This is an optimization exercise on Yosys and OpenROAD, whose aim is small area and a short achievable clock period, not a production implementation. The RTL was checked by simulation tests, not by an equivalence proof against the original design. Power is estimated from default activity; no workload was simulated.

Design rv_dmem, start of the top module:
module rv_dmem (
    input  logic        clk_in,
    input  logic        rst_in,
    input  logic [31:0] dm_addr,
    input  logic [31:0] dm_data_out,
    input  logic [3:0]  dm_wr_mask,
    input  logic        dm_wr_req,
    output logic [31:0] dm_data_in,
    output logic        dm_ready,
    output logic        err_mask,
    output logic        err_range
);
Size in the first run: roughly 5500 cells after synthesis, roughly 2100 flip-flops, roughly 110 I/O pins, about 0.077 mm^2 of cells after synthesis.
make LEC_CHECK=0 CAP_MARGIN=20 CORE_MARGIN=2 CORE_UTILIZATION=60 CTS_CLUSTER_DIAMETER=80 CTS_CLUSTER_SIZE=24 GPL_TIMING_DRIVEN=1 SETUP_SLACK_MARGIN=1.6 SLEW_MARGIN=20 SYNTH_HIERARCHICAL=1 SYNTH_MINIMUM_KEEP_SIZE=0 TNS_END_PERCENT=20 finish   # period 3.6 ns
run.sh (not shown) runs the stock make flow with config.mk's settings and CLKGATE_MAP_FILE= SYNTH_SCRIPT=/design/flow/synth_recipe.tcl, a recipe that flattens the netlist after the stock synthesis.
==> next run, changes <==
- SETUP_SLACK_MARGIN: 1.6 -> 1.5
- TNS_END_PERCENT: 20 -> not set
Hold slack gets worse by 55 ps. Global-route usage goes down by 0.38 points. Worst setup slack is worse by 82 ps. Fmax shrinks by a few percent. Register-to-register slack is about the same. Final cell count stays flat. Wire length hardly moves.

* * *

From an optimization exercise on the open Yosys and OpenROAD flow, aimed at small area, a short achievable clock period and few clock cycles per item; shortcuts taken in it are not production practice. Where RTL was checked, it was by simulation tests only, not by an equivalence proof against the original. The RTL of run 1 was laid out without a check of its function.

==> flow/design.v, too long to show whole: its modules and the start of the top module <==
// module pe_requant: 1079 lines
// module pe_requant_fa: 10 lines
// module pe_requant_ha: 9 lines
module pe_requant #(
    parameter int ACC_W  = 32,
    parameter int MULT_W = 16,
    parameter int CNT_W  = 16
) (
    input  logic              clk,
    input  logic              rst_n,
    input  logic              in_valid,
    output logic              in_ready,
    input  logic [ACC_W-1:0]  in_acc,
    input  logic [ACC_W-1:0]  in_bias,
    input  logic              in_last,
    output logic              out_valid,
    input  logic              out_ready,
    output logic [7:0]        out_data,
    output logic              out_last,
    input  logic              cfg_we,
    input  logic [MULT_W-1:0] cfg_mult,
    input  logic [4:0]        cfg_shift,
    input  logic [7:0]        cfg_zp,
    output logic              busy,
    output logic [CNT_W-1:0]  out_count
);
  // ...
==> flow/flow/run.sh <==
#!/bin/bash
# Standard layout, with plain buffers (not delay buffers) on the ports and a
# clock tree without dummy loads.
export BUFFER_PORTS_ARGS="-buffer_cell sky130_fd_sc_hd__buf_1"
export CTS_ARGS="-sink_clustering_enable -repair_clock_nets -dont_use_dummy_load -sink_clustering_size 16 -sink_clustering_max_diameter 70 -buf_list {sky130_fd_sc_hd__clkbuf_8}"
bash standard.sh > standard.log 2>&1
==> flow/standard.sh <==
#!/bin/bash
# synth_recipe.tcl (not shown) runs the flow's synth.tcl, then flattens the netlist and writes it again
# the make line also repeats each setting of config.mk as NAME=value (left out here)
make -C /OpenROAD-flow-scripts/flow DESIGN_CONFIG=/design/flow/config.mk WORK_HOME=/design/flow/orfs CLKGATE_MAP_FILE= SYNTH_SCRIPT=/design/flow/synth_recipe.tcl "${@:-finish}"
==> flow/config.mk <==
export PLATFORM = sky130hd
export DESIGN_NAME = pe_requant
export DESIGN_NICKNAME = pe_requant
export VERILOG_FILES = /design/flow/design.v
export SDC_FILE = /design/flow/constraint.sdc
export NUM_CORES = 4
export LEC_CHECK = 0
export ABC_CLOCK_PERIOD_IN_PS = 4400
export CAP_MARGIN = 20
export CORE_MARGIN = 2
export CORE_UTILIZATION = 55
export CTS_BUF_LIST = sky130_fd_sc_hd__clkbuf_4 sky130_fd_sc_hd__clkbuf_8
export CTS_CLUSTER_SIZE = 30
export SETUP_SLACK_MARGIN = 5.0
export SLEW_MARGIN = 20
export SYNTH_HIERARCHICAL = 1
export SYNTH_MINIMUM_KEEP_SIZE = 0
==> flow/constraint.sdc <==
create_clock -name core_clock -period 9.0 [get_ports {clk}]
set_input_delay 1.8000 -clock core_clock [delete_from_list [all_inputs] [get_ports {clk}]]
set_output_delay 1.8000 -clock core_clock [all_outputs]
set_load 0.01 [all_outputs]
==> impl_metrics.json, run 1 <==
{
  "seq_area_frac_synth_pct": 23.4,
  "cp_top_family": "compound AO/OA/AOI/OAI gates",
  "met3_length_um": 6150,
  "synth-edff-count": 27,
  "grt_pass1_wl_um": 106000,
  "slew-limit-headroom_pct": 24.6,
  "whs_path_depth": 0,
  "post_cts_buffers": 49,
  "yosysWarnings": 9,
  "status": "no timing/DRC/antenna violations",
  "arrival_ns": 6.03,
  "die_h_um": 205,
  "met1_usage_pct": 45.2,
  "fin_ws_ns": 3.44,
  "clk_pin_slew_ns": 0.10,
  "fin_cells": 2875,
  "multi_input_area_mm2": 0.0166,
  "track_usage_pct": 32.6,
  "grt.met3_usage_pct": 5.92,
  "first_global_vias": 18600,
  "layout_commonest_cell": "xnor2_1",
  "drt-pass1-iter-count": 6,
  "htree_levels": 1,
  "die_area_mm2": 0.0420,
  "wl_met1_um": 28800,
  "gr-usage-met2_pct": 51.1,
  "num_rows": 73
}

(Work item):
A verbatim transcription is needed of the lines above, starting at the line with "This is an optimization" and ending at the line with "Hold slack gets", both included, and of nothing else.

(Your solution):
This is an optimization exercise on Yosys and OpenROAD, whose aim is small area and a short achievable clock period, not a production implementation. The RTL was checked by simulation tests, not by an equivalence proof against the original design. Power is estimated from default activity; no workload was simulated.

Design rv_dmem, start of the top module:
module rv_dmem (
    input  logic        clk_in,
    input  logic        rst_in,
    input  logic [31:0] dm_addr,
    input  logic [31:0] dm_data_out,
    input  logic [3:0]  dm_wr_mask,
    input  logic        dm_wr_req,
    output logic [31:0] dm_data_in,
    output logic        dm_ready,
    output logic        err_mask,
    output logic        err_range
);
Size in the first run: roughly 5500 cells after synthesis, roughly 2100 flip-flops, roughly 110 I/O pins, about 0.077 mm^2 of cells after synthesis.
make LEC_CHECK=0 CAP_MARGIN=20 CORE_MARGIN=2 CORE_UTILIZATION=60 CTS_CLUSTER_DIAMETER=80 CTS_CLUSTER_SIZE=24 GPL_TIMING_DRIVEN=1 SETUP_SLACK_MARGIN=1.6 SLEW_MARGIN=20 SYNTH_HIERARCHICAL=1 SYNTH_MINIMUM_KEEP_SIZE=0 TNS_END_PERCENT=20 finish   # period 3.6 ns
run.sh (not shown) runs the stock make flow with config.mk's settings and CLKGATE_MAP_FILE= SYNTH_SCRIPT=/design/flow/synth_recipe.tcl, a recipe that flattens the netlist after the stock synthesis.
==> next run, changes <==
- SETUP_SLACK_MARGIN: 1.6 -> 1.5
- TNS_END_PERCENT: 20 -> not set
Hold slack gets worse by 55 ps. Global-route usage goes down by 0.38 points. Worst setup slack is worse by 82 ps. Fmax shrinks by a few percent. Register-to-register slack is about the same. Final cell count stays flat. Wire length hardly moves.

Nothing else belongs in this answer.